Stored data:
▬▬▬▬▬▬▬▬▬▬
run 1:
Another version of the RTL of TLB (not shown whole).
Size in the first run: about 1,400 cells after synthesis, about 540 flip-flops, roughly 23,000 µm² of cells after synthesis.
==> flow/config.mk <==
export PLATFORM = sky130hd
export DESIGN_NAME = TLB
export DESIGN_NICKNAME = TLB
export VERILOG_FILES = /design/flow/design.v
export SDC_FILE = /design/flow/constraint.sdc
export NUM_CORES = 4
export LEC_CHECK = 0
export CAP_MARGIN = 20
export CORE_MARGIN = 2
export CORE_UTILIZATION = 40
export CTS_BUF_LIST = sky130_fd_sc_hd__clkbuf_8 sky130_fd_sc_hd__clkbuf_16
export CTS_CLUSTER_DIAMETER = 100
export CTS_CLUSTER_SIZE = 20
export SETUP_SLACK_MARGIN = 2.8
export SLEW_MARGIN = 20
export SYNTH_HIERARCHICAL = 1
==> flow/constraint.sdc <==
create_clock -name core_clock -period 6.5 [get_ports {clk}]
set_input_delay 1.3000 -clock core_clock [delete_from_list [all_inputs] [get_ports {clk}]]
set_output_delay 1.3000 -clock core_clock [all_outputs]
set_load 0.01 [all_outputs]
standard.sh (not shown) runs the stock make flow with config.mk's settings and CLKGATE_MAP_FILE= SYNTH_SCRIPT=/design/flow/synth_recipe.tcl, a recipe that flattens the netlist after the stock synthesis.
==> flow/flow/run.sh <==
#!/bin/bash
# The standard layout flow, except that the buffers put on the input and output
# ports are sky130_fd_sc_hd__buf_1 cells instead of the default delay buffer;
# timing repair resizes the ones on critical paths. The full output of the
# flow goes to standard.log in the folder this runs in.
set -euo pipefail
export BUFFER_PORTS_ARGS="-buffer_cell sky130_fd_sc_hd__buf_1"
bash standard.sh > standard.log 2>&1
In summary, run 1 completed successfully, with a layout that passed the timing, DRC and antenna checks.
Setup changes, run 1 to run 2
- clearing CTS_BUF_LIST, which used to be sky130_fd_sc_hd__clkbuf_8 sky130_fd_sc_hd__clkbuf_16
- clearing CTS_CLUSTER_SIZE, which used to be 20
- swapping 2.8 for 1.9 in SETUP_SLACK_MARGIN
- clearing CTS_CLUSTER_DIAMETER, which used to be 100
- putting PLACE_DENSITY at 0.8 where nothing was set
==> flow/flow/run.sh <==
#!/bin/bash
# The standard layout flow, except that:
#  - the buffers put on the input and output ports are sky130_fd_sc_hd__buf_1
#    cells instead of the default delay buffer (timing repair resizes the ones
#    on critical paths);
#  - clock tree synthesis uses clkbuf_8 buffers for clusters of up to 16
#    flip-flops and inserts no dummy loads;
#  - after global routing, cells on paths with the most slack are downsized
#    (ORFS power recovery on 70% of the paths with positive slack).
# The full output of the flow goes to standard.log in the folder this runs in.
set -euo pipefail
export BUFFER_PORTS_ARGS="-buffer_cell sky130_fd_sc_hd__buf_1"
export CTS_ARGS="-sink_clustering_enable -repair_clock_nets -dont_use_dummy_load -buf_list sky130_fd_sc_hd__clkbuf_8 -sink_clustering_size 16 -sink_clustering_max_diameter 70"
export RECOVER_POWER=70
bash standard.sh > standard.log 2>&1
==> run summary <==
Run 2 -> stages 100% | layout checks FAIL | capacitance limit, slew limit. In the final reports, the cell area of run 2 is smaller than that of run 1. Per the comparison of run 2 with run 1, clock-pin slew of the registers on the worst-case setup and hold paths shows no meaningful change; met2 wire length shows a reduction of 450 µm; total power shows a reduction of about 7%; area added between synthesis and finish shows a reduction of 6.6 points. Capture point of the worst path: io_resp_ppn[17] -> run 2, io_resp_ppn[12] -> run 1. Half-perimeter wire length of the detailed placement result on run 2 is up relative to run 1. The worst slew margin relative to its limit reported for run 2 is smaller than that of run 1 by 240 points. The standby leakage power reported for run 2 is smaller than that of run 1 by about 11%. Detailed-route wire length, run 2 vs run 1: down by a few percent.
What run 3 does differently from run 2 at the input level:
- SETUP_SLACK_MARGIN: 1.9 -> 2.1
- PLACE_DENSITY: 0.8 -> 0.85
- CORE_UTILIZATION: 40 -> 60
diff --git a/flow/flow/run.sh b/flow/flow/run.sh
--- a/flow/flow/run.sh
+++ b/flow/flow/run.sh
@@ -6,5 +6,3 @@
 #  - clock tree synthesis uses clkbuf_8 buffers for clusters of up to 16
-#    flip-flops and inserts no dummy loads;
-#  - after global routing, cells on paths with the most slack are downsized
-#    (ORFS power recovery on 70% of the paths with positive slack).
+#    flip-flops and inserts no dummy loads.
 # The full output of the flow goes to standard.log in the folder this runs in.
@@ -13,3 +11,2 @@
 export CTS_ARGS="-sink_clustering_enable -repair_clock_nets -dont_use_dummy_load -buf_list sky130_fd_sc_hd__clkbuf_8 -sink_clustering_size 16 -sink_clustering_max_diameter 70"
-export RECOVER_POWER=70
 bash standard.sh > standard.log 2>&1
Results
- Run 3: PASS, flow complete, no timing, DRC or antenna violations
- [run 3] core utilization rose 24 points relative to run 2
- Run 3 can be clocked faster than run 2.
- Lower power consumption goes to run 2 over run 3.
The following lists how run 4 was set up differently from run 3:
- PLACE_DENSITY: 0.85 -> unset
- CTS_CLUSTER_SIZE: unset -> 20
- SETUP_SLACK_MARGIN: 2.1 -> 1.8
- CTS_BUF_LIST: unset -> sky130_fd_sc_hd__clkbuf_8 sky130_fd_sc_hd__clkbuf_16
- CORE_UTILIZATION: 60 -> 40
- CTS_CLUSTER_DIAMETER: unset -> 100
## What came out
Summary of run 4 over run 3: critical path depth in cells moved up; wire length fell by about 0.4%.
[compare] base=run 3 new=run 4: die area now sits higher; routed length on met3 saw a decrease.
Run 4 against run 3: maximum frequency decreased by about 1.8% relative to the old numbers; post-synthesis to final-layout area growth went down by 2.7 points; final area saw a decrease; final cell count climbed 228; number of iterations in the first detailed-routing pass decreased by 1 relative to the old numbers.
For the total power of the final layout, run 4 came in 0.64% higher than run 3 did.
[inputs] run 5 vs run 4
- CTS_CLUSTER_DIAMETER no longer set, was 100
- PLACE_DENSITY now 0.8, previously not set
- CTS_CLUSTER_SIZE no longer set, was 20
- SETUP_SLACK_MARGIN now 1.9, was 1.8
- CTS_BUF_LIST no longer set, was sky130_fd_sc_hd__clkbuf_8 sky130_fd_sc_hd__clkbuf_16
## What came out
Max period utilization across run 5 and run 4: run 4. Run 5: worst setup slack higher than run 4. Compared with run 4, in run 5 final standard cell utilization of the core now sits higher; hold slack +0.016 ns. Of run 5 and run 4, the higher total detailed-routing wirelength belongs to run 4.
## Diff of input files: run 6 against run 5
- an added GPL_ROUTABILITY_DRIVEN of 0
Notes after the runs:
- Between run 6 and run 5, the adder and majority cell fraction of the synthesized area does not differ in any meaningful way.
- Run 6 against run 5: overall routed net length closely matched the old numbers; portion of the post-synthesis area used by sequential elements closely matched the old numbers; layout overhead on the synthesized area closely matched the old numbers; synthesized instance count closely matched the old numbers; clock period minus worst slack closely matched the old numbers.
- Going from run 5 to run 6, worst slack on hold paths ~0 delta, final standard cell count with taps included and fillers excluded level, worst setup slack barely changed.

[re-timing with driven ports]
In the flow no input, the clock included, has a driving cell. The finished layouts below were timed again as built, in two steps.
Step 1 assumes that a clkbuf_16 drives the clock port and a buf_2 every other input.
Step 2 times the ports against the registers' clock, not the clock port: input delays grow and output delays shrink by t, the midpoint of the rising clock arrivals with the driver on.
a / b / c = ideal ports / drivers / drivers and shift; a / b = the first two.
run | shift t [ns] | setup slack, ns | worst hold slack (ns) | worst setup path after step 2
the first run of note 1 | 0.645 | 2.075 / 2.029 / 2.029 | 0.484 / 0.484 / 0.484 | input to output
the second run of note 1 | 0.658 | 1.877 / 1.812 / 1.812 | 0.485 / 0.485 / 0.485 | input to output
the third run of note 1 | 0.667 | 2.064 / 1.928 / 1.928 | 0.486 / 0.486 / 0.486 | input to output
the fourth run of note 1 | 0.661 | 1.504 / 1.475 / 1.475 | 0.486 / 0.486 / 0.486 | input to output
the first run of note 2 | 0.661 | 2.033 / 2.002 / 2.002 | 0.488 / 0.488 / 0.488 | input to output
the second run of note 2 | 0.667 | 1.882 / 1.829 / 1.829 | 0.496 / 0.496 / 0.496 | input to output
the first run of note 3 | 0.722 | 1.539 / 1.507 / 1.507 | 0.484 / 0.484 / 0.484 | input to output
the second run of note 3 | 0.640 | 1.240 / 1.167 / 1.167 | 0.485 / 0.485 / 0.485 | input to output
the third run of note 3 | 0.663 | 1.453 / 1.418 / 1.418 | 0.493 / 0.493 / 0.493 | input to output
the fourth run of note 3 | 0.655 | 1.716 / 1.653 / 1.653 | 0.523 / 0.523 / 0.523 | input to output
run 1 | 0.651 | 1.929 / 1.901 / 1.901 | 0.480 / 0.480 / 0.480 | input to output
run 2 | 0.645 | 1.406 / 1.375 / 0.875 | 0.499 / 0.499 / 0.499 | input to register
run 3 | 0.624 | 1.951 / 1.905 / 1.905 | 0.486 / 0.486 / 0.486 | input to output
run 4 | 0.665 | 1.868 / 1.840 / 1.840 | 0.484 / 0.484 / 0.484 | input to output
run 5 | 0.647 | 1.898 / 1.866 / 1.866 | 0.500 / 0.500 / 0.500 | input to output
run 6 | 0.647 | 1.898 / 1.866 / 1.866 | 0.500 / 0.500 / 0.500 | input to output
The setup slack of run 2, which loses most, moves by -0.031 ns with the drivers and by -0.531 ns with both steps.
▬▬▬▬▬▬▬▬▬▬
What you need to do: For the string "checks", work out how many lines of the data contain it; answer with the number alone.

Exercise output: 2